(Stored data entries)

--- src/hdl/modexp_pkg.sv ---
`timescale 1ns / 1ps
// ----------------------------------------------------------------------------
// modexp_pkg
// Shared types and constants for the modular exponentiation core.
// ----------------------------------------------------------------------------
package modexp_pkg;

    // Configuration register indexes
    localparam logic REG_MODULUS  = 1'b0;
    localparam logic REG_EXPONENT = 1'b1;

    // Sequencer states, one-hot
    typedef enum logic [3:0] {
        S_IDLE   = 4'b0001,
        S_LAUNCH = 4'b0010,
        S_WAIT   = 4'b0100,
        S_DONE   = 4'b1000
    } state_t;

    // Product kind currently running through the cell row
    typedef enum logic [2:0] {
        OP_REDUCE = 3'b001,
        OP_SQUARE = 3'b010,
        OP_MULT   = 3'b100
    } op_t;

endpackage

--- src/hdl/modexp_cell.sv ---
`timescale 1ns / 1ps
// ----------------------------------------------------------------------------
// modexp_cell
// One step of the interleaved modular product: r = 2r (+ a) mod m.
// ----------------------------------------------------------------------------
module modexp_cell #(
    parameter int W       = 16,
    parameter int BIT_POS = 0
) (
    input  logic         clk,
    input  logic         rst_n,
    input  logic         valid_in,
    input  logic [W-1:0] r_in,
    input  logic [W-1:0] a,
    input  logic [W-1:0] b,
    input  logic [W-1:0] m,
    output logic         valid_out,
    output logic [W-1:0] r_out
);
    logic [W:0]   dbl;
    logic [W:0]   sum;
    logic [W-1:0] r_dbl;
    logic [W-1:0] r_add;
    logic [W-1:0] r_next;
    logic         valid_reg;
    logic [W-1:0] r_reg;

    // Double and reduce, then add the multiplicand when this bit is set
    always_comb
    begin
        dbl    = {r_in, 1'b0};
        r_dbl  = (dbl >= {1'b0, m}) ? W'(dbl - {1'b0, m}) : dbl[W-1:0];
        sum    = {1'b0, r_dbl} + {1'b0, a};
        r_add  = (sum >= {1'b0, m}) ? W'(sum - {1'b0, m}) : sum[W-1:0];
        r_next = b[BIT_POS] ? r_add : r_dbl;
    end

    // Hand the partial product to the next cell
    always_ff @(posedge clk or negedge rst_n)
    begin
        if (!rst_n)
        begin
            valid_reg <= 1'b0;
        end
        else
        begin
            valid_reg <= valid_in;
        end
    end

    always_ff @(posedge clk)
    begin
        r_reg <= r_next;
    end

    assign valid_out = valid_reg;
    assign r_out     = r_reg;

endmodule

--- src/hdl/modular_exponentiation_core.sv ---
`timescale 1ns / 1ps
// Work per beat: one modular reduction plus up to 2*MOD_WIDTH modular products,
// each passing through the row of MOD_WIDTH cells. One beat is in work at a
// time; a new beat is taken only once the last result is in the output register.
// Reset: asynchronous active low; modulus resets to 2, exponent to 1.
// ----------------------------------------------------------------------------
// modular_exponentiation_core
// Square-and-multiply modular exponentiation over a systolic cell row.
// ----------------------------------------------------------------------------
module modular_exponentiation_core #(
    parameter int MOD_WIDTH = 16
) (
    input  logic                                  clk,
    input  logic                                  rst_n,
    input  logic                                  s_axis_tvalid,
    output logic                                  s_axis_tready,
    // tdata: message [MOD_WIDTH-1:0], zero padded to bytes
    input  logic [((MOD_WIDTH+7)/8)*8-1:0]         s_axis_tdata,
    output logic                                  m_axis_tvalid,
    input  logic                                  m_axis_tready,
    // tdata: result [MOD_WIDTH-1:0], zero padded to bytes
    output logic [((MOD_WIDTH+7)/8)*8-1:0]         m_axis_tdata,
    input  logic                                  cfg_we,
    input  logic                                  cfg_addr,
    input  logic [MOD_WIDTH-1:0]                  cfg_data
);
    import modexp_pkg::*;

    localparam int W      = MOD_WIDTH;
    localparam int TD_W   = ((MOD_WIDTH + 7) / 8) * 8;
    localparam int IDX_W  = $clog2(MOD_WIDTH);

    logic [W-1:0]     modulus_reg;
    logic [W-1:0]     exponent_reg;
    state_t           state_reg;
    op_t              op_reg;
    logic [IDX_W-1:0] idx_reg;
    logic [W-1:0]     a_reg;
    logic [W-1:0]     b_reg;
    logic [W-1:0]     base_reg;
    logic [W-1:0]     acc_reg;
    logic             out_valid_reg;
    logic [W-1:0]     out_data_reg;

    logic [W:0]       valid_vec;
    logic [W-1:0]     r_vec [W+1];
    logic             chain_done;
    logic [W-1:0]     prod;
    logic [W-1:0]     one_mod;

    assign one_mod = (modulus_reg == W'(1)) ? '0 : W'(1);

    // Configuration writes
    always_ff @(posedge clk or negedge rst_n)
    begin
        if (!rst_n)
        begin
            modulus_reg  <= W'(2);
            exponent_reg <= W'(1);
        end
        else if (cfg_we)
        begin
            unique case (cfg_addr)
                REG_MODULUS:  modulus_reg  <= cfg_data;
                REG_EXPONENT: exponent_reg <= cfg_data;
                default:      ;
            endcase
        end
    end

    // Row of product cells; cell i handles multiplier bit W-1-i
    assign valid_vec[0] = (state_reg == S_LAUNCH);
    assign r_vec[0]     = '0;

    for (genvar i = 0; i < W; i++)
    begin : g_cell
        modexp_cell #(
            .W       (W),
            .BIT_POS (W - 1 - i)
        ) u_cell (
            .clk       (clk),
            .rst_n     (rst_n),
            .valid_in  (valid_vec[i]),
            .r_in      (r_vec[i]),
            .a         (a_reg),
            .b         (b_reg),
            .m         (modulus_reg),
            .valid_out (valid_vec[i+1]),
            .r_out     (r_vec[i+1])
        );
    end

    assign chain_done = valid_vec[W];
    assign prod       = r_vec[W];

    // Exponent sequencer
    always_ff @(posedge clk or negedge rst_n)
    begin
        if (!rst_n)
        begin
            state_reg     <= S_IDLE;
            op_reg        <= OP_REDUCE;
            idx_reg       <= '0;
            a_reg         <= '0;
            b_reg         <= '0;
            base_reg      <= '0;
            acc_reg       <= '0;
            out_valid_reg <= 1'b0;
            out_data_reg  <= '0;
        end
        else
        begin
            // Load a finished result, or drop the output beat once taken
            if ((state_reg == S_DONE) && (!out_valid_reg || m_axis_tready))
            begin
                out_valid_reg <= 1'b1;
            end
            else if (m_axis_tready)
            begin
                out_valid_reg <= 1'b0;
            end
            unique case (state_reg)
                S_IDLE:
                begin
                    if (s_axis_tvalid)
                    begin
                        if (modulus_reg == '0)
                        begin
                            acc_reg   <= '0;
                            state_reg <= S_DONE;
                        end
                        else
                        begin
                            acc_reg   <= one_mod;
                            op_reg    <= OP_REDUCE;
                            a_reg     <= one_mod;
                            b_reg     <= s_axis_tdata[W-1:0];
                            state_reg <= S_LAUNCH;
                        end
                    end
                end
                S_LAUNCH:
                begin
                    state_reg <= S_WAIT;
                end
                S_WAIT:
                begin
                    if (chain_done)
                    begin
                        unique case (op_reg)
                            OP_REDUCE:
                            begin
                                base_reg  <= prod;
                                op_reg    <= OP_SQUARE;
                                a_reg     <= acc_reg;
                                b_reg     <= acc_reg;
                                idx_reg   <= IDX_W'(W - 1);
                                state_reg <= S_LAUNCH;
                            end
                            OP_SQUARE:
                            begin
                                acc_reg <= prod;
                                if (exponent_reg[idx_reg])
                                begin
                                    op_reg    <= OP_MULT;
                                    a_reg     <= prod;
                                    b_reg     <= base_reg;
                                    state_reg <= S_LAUNCH;
                                end
                                else if (idx_reg == '0)
                                begin
                                    state_reg <= S_DONE;
                                end
                                else
                                begin
                                    idx_reg   <= idx_reg - 1'b1;
                                    a_reg     <= prod;
                                    b_reg     <= prod;
                                    state_reg <= S_LAUNCH;
                                end
                            end
                            OP_MULT:
                            begin
                                acc_reg <= prod;
                                if (idx_reg == '0)
                                begin
                                    state_reg <= S_DONE;
                                end
                                else
                                begin
                                    idx_reg   <= idx_reg - 1'b1;
                                    op_reg    <= OP_SQUARE;
                                    a_reg     <= prod;
                                    b_reg     <= prod;
                                    state_reg <= S_LAUNCH;
                                end
                            end
                            default: ;
                        endcase
                    end
                end
                S_DONE:
                begin
                    if (!out_valid_reg || m_axis_tready)
                    begin
                        out_data_reg  <= acc_reg;
                        state_reg     <= S_IDLE;
                    end
                end
                default:
                begin
                    state_reg <= S_IDLE;
                end
            endcase
        end
    end

    assign s_axis_tready = (state_reg == S_IDLE);
    assign m_axis_tvalid = out_valid_reg;
    assign m_axis_tdata  = TD_W'(out_data_reg);

`ifndef SYNTHESIS
    // Only one partial product travels the row at a time
    a_one_in_flight: assert property (@(posedge clk) disable iff (!rst_n)
        $onehot0(valid_vec))
        else $error("more than one product in the cell row");

    // Row is empty whenever a new beat can be taken
    a_idle_empty: assert property (@(posedge clk) disable iff (!rst_n)
        (state_reg == S_IDLE) |-> (valid_vec == '0))
        else $error("cell row busy while idle");

    // A product leaves the row only while the sequencer waits for it
    a_done_in_wait: assert property (@(posedge clk) disable iff (!rst_n)
        chain_done |-> (state_reg == S_WAIT))
        else $error("product finished outside wait state");

    // Launch is always followed by wait
    a_launch_wait: assert property (@(posedge clk) disable iff (!rst_n)
        (state_reg == S_LAUNCH) |=> (state_reg == S_WAIT))
        else $error("launch not followed by wait");
`endif

endmodule

--- config.mk ---
export PLATFORM = sky130hd
export DESIGN_NAME = modular_exponentiation_core
export DESIGN_NICKNAME = d
export VERILOG_FILES = /design/src/hdl/modexp_pkg.sv /design/src/hdl/modexp_cell.sv /design/src/hdl/modular_exponentiation_core.sv
export SDC_FILE = /design/constraint.sdc
export NUM_CORES = 2
export LEC_CHECK = 0
export ABC_AREA = 1
export BUFFER_PORTS_ARGS = -buffer_cell sky130_fd_sc_hd__buf_2
export CAP_MARGIN = 20
export CORE_MARGIN = 4
export CORE_UTILIZATION = 40
export DETAILED_ROUTE_END_ITERATION = 10
export HOLD_SLACK_MARGIN = 0.08
export PLACE_DENSITY = 0.59
export SETUP_SLACK_MARGIN = 0.1
export SYNTH_ARGS = -nofsm -noshare
export SYNTH_HDL_FRONTEND = slang
export SYNTH_HIERARCHICAL = 1
export SYNTH_SLANG_ARGS = --single-unit
--- constraint.sdc ---
create_clock -name clk -period 15.4 [get_ports clk]
set_input_delay 0.77 -clock clk [delete_from_list [all_inputs] [get_ports clk]]
set_output_delay 0.77 -clock clk [all_outputs]
set_load 0.1 [all_outputs]
==> flow_summary.toml <==
[critical_path]
cpPeakStageDelay_ns = 0.69
critical_path_class = "reg2reg"
required_ns = 16.01
timing.critical_path.mode_cell = "nand2_1"
cp_max_fo = 19
end_kind = "flop"
worst-r2r-setup-slack_ns = 8.80
startpoint_type = "flop"
cp_slowest_cell = "a21oi_2"
arrival_ns = 7.21

[timing]
slew_viol_final = 0
setup_ws_ns = 8.80
fmax_mhz = 152
period_needed_ns = 6.60
fin_tns_setup_ns = 0
skew_ns = 0.0329
worstMarginPinSlew_ns = 1.10
relSlewSlack_pct = 26.3
rsz0062_at_grt = "no"
fin_crit_sh_pct = 42.9
finalHoldViolCount = 0
finalSetupViolCount = 0

[placement]
io_buffers = 55
pre_cts_slack_ns = 9.04
placed_area_mm2 = 0.0749
gp_congestion = 0.992
hpwl_um = 217000

[synth]
synth_area_per_cell_um2 = 5.57
synthCells = 13000
async_reset_ff_share_pct = 35.4
ys_ff_latch = 396
ys_top_cells_by_count = "4713 x nand2_1, 2449 x inv_1, 1538 x nand3_1, 785 x ha_1, 710 x nor2_1"
synth_top_cell_by_area = "nand2_1"
synthesis.area_mm2 = 0.0725
synth_top_area_share_pct = 24.4
synth.distinct_cells = 52
synth_edf_count = 0
yosys_warnings = 6
yosysMostFrequentCell = "nand2_1"
synth_ff_type = "dfxtp_1"
synth_seq_area_share_pct = 11.9
synth_top_cells_by_area = "nand2_1 24%, ha_1 14%, inv_1 13%"

[clocking]
clockRootBuffer = "clkbuf_16"
postCtsSetupBuffers = 0
clk_latency_ns = 0.69
clockBufferDepth = 3
clkTransAtPathRegs_ns = 0.07
holdBufCountCts = 0
cts-buffers-inserted = 54
cts_tree = "yes"
clock_sinks = 396
h-tree-depth = 2
post_cts_resized = 0

[floorplan]
rows = 156
fp.dieW_um = 434
die_h_um = 434
die_area_mm2 = 0.188
io_pins = 56
initial_core_util_pct = 40.2
core_mm2 = 0.181

[status]
status = "completed"

[detailed_routing]
detail-route-antenna-nets = 0
num_vias = 79300
initialDrtViolationCount = 7680
dr.pass1.iters = 6
wl_per_cell_um = 18.0
route.detailed.drc = 0
viasPerCell = 5.14
routed_wl_um = 277000

[grt]
overflow = 0
track_usage_pct = 28.4
antenna_found_initial = 12
first_global_vias = 72400
grt_max_degree = 85
busiest_layer = "met2"
met3_usage_pct = 3.07
grt_pass1_wl_um = 419000
met1_usage_pct = 38.5
grtUsageMet2_pct = 46.0

[finish]
layout.nets = 13900
area_growth_syn_to_layout_pct = 6.04
fillers = 20300
design_area_mm2 = 0.0769
largest_register_ffs = 256
drive_gt1_share_pct = 3.98

[min_path]
min_path_type = "in2async"

[flow_run]
drv_cap = 0
placed cells by master, fill, tap and decap left out, types with 55 or more instances in the layout:
| cell type | n |
|---|---|
| inv_1 | 2449 |
| and2_1 | 288 |
| ha_1 | 785 |
| nand2_4 | 55 |
| nand2_1 | 4713 |
| xor2_1 | 97 |
| dfxtp_1 | 256 |
| a21oi_1 | 460 |
| dfrtp_1 | 105 |
| nor3_1 | 118 |
| nand2_2 | 74 |
| nor2_1 | 710 |
| o21ai_0 | 259 |
| nand3b_1 | 204 |
| nand4_1 | 161 |
| xnor2_1 | 216 |
| nand3_1 | 1538 |
per-stage QoR:
step                      hold slack [ns]  util (%)  std cells
after global routing                0.170      42.6      15400
after global placement              0.333      41.5      15300
after CTS                           0.121      42.6      15400
after detailed placement            0.337      41.5      15300
after floorplan                     0.331         -      13100
final                               0.128      42.6      15400
final timing paths:
path,depth (start not counted),to,start
min reg2reg,0,g_cell[7].u_cell/valid_out$_DFF_PN0_,g_cell[6].u_cell/valid_out$_DFF_PN0_
max,30,g_cell[6].u_cell/r_out[10]$_DFF_P_,modulus_reg[1]$_DFFE_PN1P_
max reg2reg,30,g_cell[6].u_cell/r_out[10]$_DFF_P_,modulus_reg[1]$_DFFE_PN1P_
max in group asynchronous,2,a_reg[1]$_DFFE_PN0P_,rst_n
min in group clk,0,g_cell[7].u_cell/valid_out$_DFF_PN0_,g_cell[6].u_cell/valid_out$_DFF_PN0_
min,1,g_cell[7].u_cell/valid_out$_DFF_PN0_,rst_n
worst max-delay path: cells and delay by family, from the launching register on:
| family | cells | cell delay (ns) |
|---|---|---|
| buf+inv | 4 | 1.01 |
| simple gates | 20 | 2.80 |
| compound gates | 2 | 0.86 |
| fa+ha+maj | 4 | 1.26 |
| flops | 1 | 0.52 |
kinds of logic after synthesis:
family / count (synthesis) / synth area share [%]
and+or+nand+nor: 7984 / 48.5
buffers and inverters: 2684 / 14.8
adders and majority gates: 833 / 14.9
AOI/OAI and AO/OA: 809 / 6.17
DFF: 396 / 11.9
xor gates and xnor gates: 313 / 3.78
other: 1 / 0.00517
cell type report:
cell class	instances	area, um^2	share of cell area, %
clock inverter	37	533	0.693
multi-input combinational	9973	53300	69.3
sequential	396	8680	11.3
tap	2370	2970	3.86
clock buffer	64	1450	1.88
inverter	2481	9310	12.1
timing repair buffer	103	642	0.835
antenna	4	10.0	0.0130
per-layer routing:
layer  routed length [um]  up-vias
met5                   39        -
met4                13300        6
met3                19300      555
met2               121000     2785
met1               124000    35400
li1                     -    40500
Power is left out: the tool's default activity adds up to more than one toggle a clock period on the data nets, which glitch-free logic cannot reach.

● Task goal:
Start with the line above that contains "grt_pass1_wl_um = 419000" and stop after the line that contains "20 | 2.80 |". Output those lines exactly, and only those.

● Reply:
grt_pass1_wl_um = 419000
met1_usage_pct = 38.5
grtUsageMet2_pct = 46.0

[finish]
layout.nets = 13900
area_growth_syn_to_layout_pct = 6.04
fillers = 20300
design_area_mm2 = 0.0769
largest_register_ffs = 256
drive_gt1_share_pct = 3.98

[min_path]
min_path_type = "in2async"

[flow_run]
drv_cap = 0
placed cells by master, fill, tap and decap left out, types with 55 or more instances in the layout:
| cell type | n |
|---|---|
| inv_1 | 2449 |
| and2_1 | 288 |
| ha_1 | 785 |
| nand2_4 | 55 |
| nand2_1 | 4713 |
| xor2_1 | 97 |
| dfxtp_1 | 256 |
| a21oi_1 | 460 |
| dfrtp_1 | 105 |
| nor3_1 | 118 |
| nand2_2 | 74 |
| nor2_1 | 710 |
| o21ai_0 | 259 |
| nand3b_1 | 204 |
| nand4_1 | 161 |
| xnor2_1 | 216 |
| nand3_1 | 1538 |
per-stage QoR:
step                      hold slack [ns]  util (%)  std cells
after global routing                0.170      42.6      15400
after global placement              0.333      41.5      15300
after CTS                           0.121      42.6      15400
after detailed placement            0.337      41.5      15300
after floorplan                     0.331         -      13100
final                               0.128      42.6      15400
final timing paths:
path,depth (start not counted),to,start
min reg2reg,0,g_cell[7].u_cell/valid_out$_DFF_PN0_,g_cell[6].u_cell/valid_out$_DFF_PN0_
max,30,g_cell[6].u_cell/r_out[10]$_DFF_P_,modulus_reg[1]$_DFFE_PN1P_
max reg2reg,30,g_cell[6].u_cell/r_out[10]$_DFF_P_,modulus_reg[1]$_DFFE_PN1P_
max in group asynchronous,2,a_reg[1]$_DFFE_PN0P_,rst_n
min in group clk,0,g_cell[7].u_cell/valid_out$_DFF_PN0_,g_cell[6].u_cell/valid_out$_DFF_PN0_
min,1,g_cell[7].u_cell/valid_out$_DFF_PN0_,rst_n
worst max-delay path: cells and delay by family, from the launching register on:
| family | cells | cell delay (ns) |
|---|---|---|
| buf+inv | 4 | 1.01 |
| simple gates | 20 | 2.80 |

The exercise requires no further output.